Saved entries
────
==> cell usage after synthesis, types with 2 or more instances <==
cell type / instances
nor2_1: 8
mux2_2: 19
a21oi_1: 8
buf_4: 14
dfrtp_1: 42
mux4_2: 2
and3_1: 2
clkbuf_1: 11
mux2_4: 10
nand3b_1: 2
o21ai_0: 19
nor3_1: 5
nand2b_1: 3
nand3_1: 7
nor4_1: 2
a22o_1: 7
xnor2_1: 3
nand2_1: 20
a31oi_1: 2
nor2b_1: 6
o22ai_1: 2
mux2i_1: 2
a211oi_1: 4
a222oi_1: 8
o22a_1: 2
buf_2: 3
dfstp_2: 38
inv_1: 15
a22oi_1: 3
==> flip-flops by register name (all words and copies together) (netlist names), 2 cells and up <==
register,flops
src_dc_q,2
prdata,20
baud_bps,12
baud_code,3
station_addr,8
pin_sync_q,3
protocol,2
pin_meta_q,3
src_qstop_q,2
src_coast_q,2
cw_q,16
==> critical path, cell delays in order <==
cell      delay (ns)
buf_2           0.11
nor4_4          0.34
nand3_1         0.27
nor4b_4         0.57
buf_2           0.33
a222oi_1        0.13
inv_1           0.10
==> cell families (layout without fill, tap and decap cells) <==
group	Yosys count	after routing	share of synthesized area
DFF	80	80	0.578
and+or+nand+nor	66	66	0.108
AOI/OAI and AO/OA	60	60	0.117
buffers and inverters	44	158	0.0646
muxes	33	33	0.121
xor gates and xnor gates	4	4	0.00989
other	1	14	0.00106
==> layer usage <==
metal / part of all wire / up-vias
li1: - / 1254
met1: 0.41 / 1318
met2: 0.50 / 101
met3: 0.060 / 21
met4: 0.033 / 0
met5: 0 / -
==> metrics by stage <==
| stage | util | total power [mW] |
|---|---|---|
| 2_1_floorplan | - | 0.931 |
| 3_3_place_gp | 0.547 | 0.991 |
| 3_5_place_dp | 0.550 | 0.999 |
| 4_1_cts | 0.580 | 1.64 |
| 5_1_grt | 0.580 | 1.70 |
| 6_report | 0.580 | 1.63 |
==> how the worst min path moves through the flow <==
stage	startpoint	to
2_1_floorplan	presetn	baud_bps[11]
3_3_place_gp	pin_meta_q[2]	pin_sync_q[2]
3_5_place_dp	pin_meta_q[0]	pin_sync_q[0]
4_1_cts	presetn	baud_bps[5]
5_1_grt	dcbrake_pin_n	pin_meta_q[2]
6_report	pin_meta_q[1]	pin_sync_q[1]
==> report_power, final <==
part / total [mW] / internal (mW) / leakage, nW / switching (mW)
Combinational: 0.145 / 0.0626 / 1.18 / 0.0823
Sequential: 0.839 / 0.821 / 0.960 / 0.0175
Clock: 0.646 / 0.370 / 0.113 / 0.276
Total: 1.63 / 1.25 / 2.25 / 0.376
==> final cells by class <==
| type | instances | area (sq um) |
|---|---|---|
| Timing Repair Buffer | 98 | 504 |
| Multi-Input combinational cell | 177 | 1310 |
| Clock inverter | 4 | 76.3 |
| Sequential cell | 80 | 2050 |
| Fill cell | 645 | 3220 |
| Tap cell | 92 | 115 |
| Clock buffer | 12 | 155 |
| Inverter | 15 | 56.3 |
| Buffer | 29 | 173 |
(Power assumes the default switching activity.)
## src/core/lcd_mac_defines.vh

```
// Behaviour
// Control two: 8-bit write-only, resets to zero
// Panel off grounds every LCD output
// Sleep write of 1 clears panel_on
// Sleep write of 1 clears amp_enable
// Amp enable 0 halts amps, outputs high-Z
// Software keeps amps off with external bias
// Advance 0: step after reads and writes
// Advance 1: step after writes only
// Axis 0: row first, column on overflow
// Axis 1: column first, row on overflow
// Priority axis wraps to zero, other steps
// Blink only with flash and panel on
// Cursor: 8-bit write-only, resets to zero
// Cursor gives data-port column and row
// Column limit depends on graphic duty
// Row limit depends on duty
// Axis 0 at row max: column increments
// Axis 1 at column max: row increments
// Software writes zero to reserved bits
// Select 0 loads index; index picks register
// Data port accesses memory; reads latched
// Duty code 00, 01, 1x: 1/32, 1/16, 1/8
// Character mode outputs five bits per byte
// Character mode: all columns valid
// Both axes at max: both wrap to zero
`ifndef LCD_MAC_DEFINES_VH
`define LCD_MAC_DEFINES_VH

// Index codes
`define IDX_CTRL_ONE 4'h0
`define IDX_CTRL_TWO 4'h1
`define IDX_CURSOR 4'h2
`define IDX_DATA_PORT 4'h4

// Reset values
`define RST_INDEX 4'h0
`define RST_CTRL_ONE 8'h00
`define RST_CTRL_TWO 8'h00
`define RST_CURSOR 8'h00

// Control one fields
`define C1_SLEEP_BIT 5
`define C1_GRAPHIC_BIT 2
`define C1_DUTY_HI 1
`define C1_DUTY_LO 0
`define C1_WRITE_MASK 8'h37

// Control two fields
`define C2_PANEL_BIT 6
`define C2_AMP_BIT 4
`define C2_ADVANCE_BIT 3
`define C2_AXIS_BIT 1
`define C2_FLASH_BIT 0
`define C2_WRITE_MASK 8'h5B

// Cursor fields
`define CUR_COL_HI 7
`define CUR_COL_LO 5
`define CUR_ROW_HI 4
`define CUR_ROW_LO 0

// Duty codes and limits
`define DUTY_32 2'h0
`define DUTY_16 2'h1
`define ROW_MAX_32 5'h1F
`define ROW_MAX_16 5'h0F
`define ROW_MAX_8 5'h07
`define COL_MAX_GFX_32 3'h4
`define COL_MAX_GFX_16 3'h6
`define COL_MAX_FULL 3'h7

// Character mode segment mask
`define CHAR_MASK 8'h1F

`endif

```

## src/core/lcd_memory_access_control.v

```verilog
`timescale 1ns/1ps
`default_nettype none
`include "lcd_mac_defines.vh"

module lcd_memory_access_control (
	// Clock and reset
	input wire sys_clk,
	input wire rst,
	// CPU register port
	input wire register_select_line,
	input wire cpu_wr,
	input wire cpu_rd,
	input wire [7:0] cpu_wdata,
	output reg [7:0] cpu_rdata,
	output reg cpu_rdata_valid,
	// Control state
	output reg panel_on,
	output reg amp_enable,
	output reg write_only_advance,
	output reg step_column_first,
	output reg flash_enable,
	output reg module_sleep,
	output reg graphic_mode_sel,
	output reg [1:0] duty_code,
	// Drive controls
	output reg flash_active,
	output reg lcd_outputs_grounded,
	output reg amp_outputs_hiz,
	// Cursor
	output reg [2:0] column_addr,
	output reg [4:0] row_addr,
	// Display scan port
	input wire [2:0] scan_column,
	input wire [4:0] scan_row,
	output reg [7:0] scan_data
);

////////////////////////////////////////////////////////////////////////////////
// Reset images

localparam [7:0] CTRL_ONE_INIT = `RST_CTRL_ONE;
localparam [7:0] CTRL_TWO_INIT = `RST_CTRL_TWO;
localparam [7:0] CURSOR_INIT = `RST_CURSOR;

////////////////////////////////////////////////////////////////////////////////
// Access decode

reg [3:0] index_pointer;
wire index_wr;
wire reg_wr;
wire reg_rd;
wire ctrl_one_wr;
wire ctrl_two_wr;
wire cursor_wr;
wire data_wr;
wire data_rd;
wire sleep_request;

assign index_wr = cpu_wr & ~register_select_line;
assign reg_wr = cpu_wr & register_select_line;
assign reg_rd = cpu_rd & register_select_line;
assign ctrl_one_wr = reg_wr & (index_pointer == `IDX_CTRL_ONE);
assign ctrl_two_wr = reg_wr & (index_pointer == `IDX_CTRL_TWO);
assign cursor_wr = reg_wr & (index_pointer == `IDX_CURSOR);
assign data_wr = reg_wr & (index_pointer == `IDX_DATA_PORT);
assign data_rd = reg_rd & (index_pointer == `IDX_DATA_PORT);
// A standing 1 in sleep clears nothing; only its write does
assign sleep_request = ctrl_one_wr & cpu_wdata[`C1_SLEEP_BIT];

////////////////////////////////////////////////////////////////////////////////
// Index pointer

always @(posedge sys_clk or posedge rst) begin
	if (rst) begin
		index_pointer <= `RST_INDEX;
	end else if (index_wr) begin
		index_pointer <= cpu_wdata[3:0];
	end
end

////////////////////////////////////////////////////////////////////////////////
// Control one fields used here

reg [7:0] next_ctrl_one;

always @* begin
	next_ctrl_one = cpu_wdata & `C1_WRITE_MASK;
end

always @(posedge sys_clk or posedge rst) begin
	if (rst) begin
		module_sleep <= CTRL_ONE_INIT[`C1_SLEEP_BIT];
	end else if (ctrl_one_wr) begin
		module_sleep <= next_ctrl_one[`C1_SLEEP_BIT];
	end
end

always @(posedge sys_clk or posedge rst) begin
	if (rst) begin
		graphic_mode_sel <= CTRL_ONE_INIT[`C1_GRAPHIC_BIT];
	end else if (ctrl_one_wr) begin
		graphic_mode_sel <= next_ctrl_one[`C1_GRAPHIC_BIT];
	end
end

always @(posedge sys_clk or posedge rst) begin
	if (rst) begin
		duty_code <= CTRL_ONE_INIT[`C1_DUTY_HI:`C1_DUTY_LO];
	end else if (ctrl_one_wr) begin
		duty_code <= next_ctrl_one[`C1_DUTY_HI:`C1_DUTY_LO];
	end
end

////////////////////////////////////////////////////////////////////////////////
// Control two

reg [7:0] wr_ctrl_two;
reg next_panel_on;
reg next_amp_enable;
reg next_write_only_advance;
reg next_step_column_first;
reg next_flash_enable;

always @* begin
	// Reserved bits never stored
	wr_ctrl_two = cpu_wdata & `C2_WRITE_MASK;
	next_panel_on = panel_on;
	next_amp_enable = amp_enable;
	next_write_only_advance = write_only_advance;
	next_step_column_first = step_column_first;
	next_flash_enable = flash_enable;
	if (ctrl_two_wr) begin
		next_panel_on = wr_ctrl_two[`C2_PANEL_BIT];
		next_amp_enable = wr_ctrl_two[`C2_AMP_BIT];
		next_write_only_advance = wr_ctrl_two[`C2_ADVANCE_BIT];
		next_step_column_first = wr_ctrl_two[`C2_AXIS_BIT];
		next_flash_enable = wr_ctrl_two[`C2_FLASH_BIT];
	end
	if (sleep_request) begin
		next_panel_on = 1'b0;
		next_amp_enable = 1'b0;
	end
end

////////////////////////////////////////////////////////////////////////////////
// Control two flops

always @(posedge sys_clk or posedge rst) begin
	if (rst) begin
		panel_on <= CTRL_TWO_INIT[`C2_PANEL_BIT];
	end else begin
		panel_on <= next_panel_on;
	end
end

always @(posedge sys_clk or posedge rst) begin
	if (rst) begin
		amp_enable <= CTRL_TWO_INIT[`C2_AMP_BIT];
	end else begin
		amp_enable <= next_amp_enable;
	end
end

always @(posedge sys_clk or posedge rst) begin
	if (rst) begin
		write_only_advance <= CTRL_TWO_INIT[`C2_ADVANCE_BIT];
	end else begin
		write_only_advance <= next_write_only_advance;
	end
end

always @(posedge sys_clk or posedge rst) begin
	if (rst) begin
		step_column_first <= CTRL_TWO_INIT[`C2_AXIS_BIT];
	end else begin
		step_column_first <= next_step_column_first;
	end
end

always @(posedge sys_clk or posedge rst) begin
	if (rst) begin
		flash_enable <= CTRL_TWO_INIT[`C2_FLASH_BIT];
	end else begin
		flash_enable <= next_flash_enable;
	end
end

////////////////////////////////////////////////////////////////////////////////
// Drive controls, registered from the next values

always @(posedge sys_clk or posedge rst) begin
	if (rst) begin
		lcd_outputs_grounded <= ~CTRL_TWO_INIT[`C2_PANEL_BIT];
	end else begin
		lcd_outputs_grounded <= ~next_panel_on;
	end
end

always @(posedge sys_clk or posedge rst) begin
	if (rst) begin
		amp_outputs_hiz <= ~CTRL_TWO_INIT[`C2_AMP_BIT];
	end else begin
		amp_outputs_hiz <= ~next_amp_enable;
	end
end

always @(posedge sys_clk or posedge rst) begin
	if (rst) begin
		flash_active <= 1'b0;
	end else begin
		flash_active <= next_flash_enable & next_panel_on;
	end
end

////////////////////////////////////////////////////////////////////////////////
// Cursor

wire [2:0] step_column;
wire [4:0] step_row;
wire advance;
reg [2:0] next_column_addr;
reg [4:0] next_row_addr;

// Reads step only outside write-only-advance mode
assign advance = data_wr | (data_rd & ~write_only_advance);

cursor_stepper stepper (
	.column(column_addr),
	.row(row_addr),
	.step_column_first(step_column_first),
	.graphic_mode(graphic_mode_sel),
	.duty_code(duty_code),
	.next_column(step_column),
	.next_row(step_row)
);

always @* begin
	next_column_addr = column_addr;
	if (cursor_wr) begin
		next_column_addr = cpu_wdata[`CUR_COL_HI:`CUR_COL_LO];
	end else if (advance) begin
		next_column_addr = step_column;
	end
end

always @* begin
	next_row_addr = row_addr;
	if (cursor_wr) begin
		next_row_addr = cpu_wdata[`CUR_ROW_HI:`CUR_ROW_LO];
	end else if (advance) begin
		next_row_addr = step_row;
	end
end

////////////////////////////////////////////////////////////////////////////////
// Cursor flops

always @(posedge sys_clk or posedge rst) begin
	if (rst) begin
		column_addr <= CURSOR_INIT[`CUR_COL_HI:`CUR_COL_LO];
	end else begin
		column_addr <= next_column_addr;
	end
end

always @(posedge sys_clk or posedge rst) begin
	if (rst) begin
		row_addr <= CURSOR_INIT[`CUR_ROW_HI:`CUR_ROW_LO];
	end else begin
		row_addr <= next_row_addr;
	end
end

////////////////////////////////////////////////////////////////////////////////
// Display memory

localparam MEM_DEPTH = 256;

reg [7:0] pixel_mem [0:MEM_DEPTH-1];
wire [7:0] cpu_mem_addr;
wire [7:0] scan_mem_addr;

assign cpu_mem_addr = {column_addr, row_addr};
assign scan_mem_addr = {scan_column, scan_row};

always @(posedge sys_clk) begin
	if (data_wr) begin
		pixel_mem[cpu_mem_addr] <= cpu_wdata;
	end
end

////////////////////////////////////////////////////////////////////////////////
// Read latch

always @(posedge sys_clk or posedge rst) begin
	if (rst) begin
		cpu_rdata_valid <= 1'b0;
	end else begin
		cpu_rdata_valid <= data_rd;
	end
end

// Holds the byte under the cursor before its step
always @(posedge sys_clk or posedge rst) begin
	if (rst) begin
		cpu_rdata <= 8'h00;
	end else if (data_rd) begin
		cpu_rdata <= pixel_mem[cpu_mem_addr];
	end
end

////////////////////////////////////////////////////////////////////////////////
// Scan output

localparam [7:0] CHAR_FIELD = `CHAR_MASK;

wire [7:0] scan_raw;
wire [7:0] scan_word;
genvar seg;

assign scan_raw = pixel_mem[scan_mem_addr];

// Upper bits drop out in character mode; all drop out with panel off
generate
	for (seg = 0; seg < 8; seg = seg + 1) begin : seg_gate
		wire keep_bit;
		assign keep_bit = graphic_mode_sel | CHAR_FIELD[seg];
		assign scan_word[seg] = panel_on & keep_bit & scan_raw[seg];
	end
endgenerate

////////////////////////////////////////////////////////////////////////////////
// Scan register

always @(posedge sys_clk or posedge rst) begin
	if (rst) begin
		scan_data <= 8'h00;
	end else begin
		scan_data <= scan_word;
	end
end

endmodule // lcd_memory_access_control
`default_nettype wire

```

## src/core/cursor_stepper.v

```verilog
`timescale 1ns/1ps
`default_nettype none
`include "lcd_mac_defines.vh"

module cursor_stepper (
	// Current cursor
	input wire [2:0] column,
	input wire [4:0] row,
	// Mode
	input wire step_column_first,
	input wire graphic_mode,
	input wire [1:0] duty_code,
	// Advanced cursor
	output reg [2:0] next_column,
	output reg [4:0] next_row
);

reg [2:0] col_max;
reg [4:0] row_max;
reg col_top;
reg row_top;

always @* begin
	case (duty_code)
	`DUTY_32: row_max = `ROW_MAX_32;
	`DUTY_16: row_max = `ROW_MAX_16;
	default: row_max = `ROW_MAX_8;
	endcase
	if (!graphic_mode) begin
		col_max = `COL_MAX_FULL;
	end else begin
		case (duty_code)
		`DUTY_32: col_max = `COL_MAX_GFX_32;
		`DUTY_16: col_max = `COL_MAX_GFX_16;
		default: col_max = `COL_MAX_FULL;
		endcase
	end
	col_top = (column == col_max);
	row_top = (row == row_max);
	next_column = column;
	next_row = row;
	if (step_column_first) begin
		if (col_top) begin
			next_column = 3'h0;
			next_row = row_top ? 5'h00 : row + 5'h01;
		end else begin
			next_column = column + 3'h1;
		end
	end else begin
		if (row_top) begin
			next_row = 5'h00;
			next_column = col_top ? 3'h0 : column + 3'h1;
		end else begin
			next_row = row + 5'h01;
		end
	end
end

endmodule // cursor_stepper
`default_nettype wire

```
────
Only the lines above starting at the line that holds "area (sq um) |" and ending at the line that holds "Buffer | 29 | 173 |" are to be repeated, exactly and in full.

| type | instances | area (sq um) |
|---|---|---|
| Timing Repair Buffer | 98 | 504 |
| Multi-Input combinational cell | 177 | 1310 |
| Clock inverter | 4 | 76.3 |
| Sequential cell | 80 | 2050 |
| Fill cell | 645 | 3220 |
| Tap cell | 92 | 115 |
| Clock buffer | 12 | 155 |
| Inverter | 15 | 56.3 |
| Buffer | 29 | 173 |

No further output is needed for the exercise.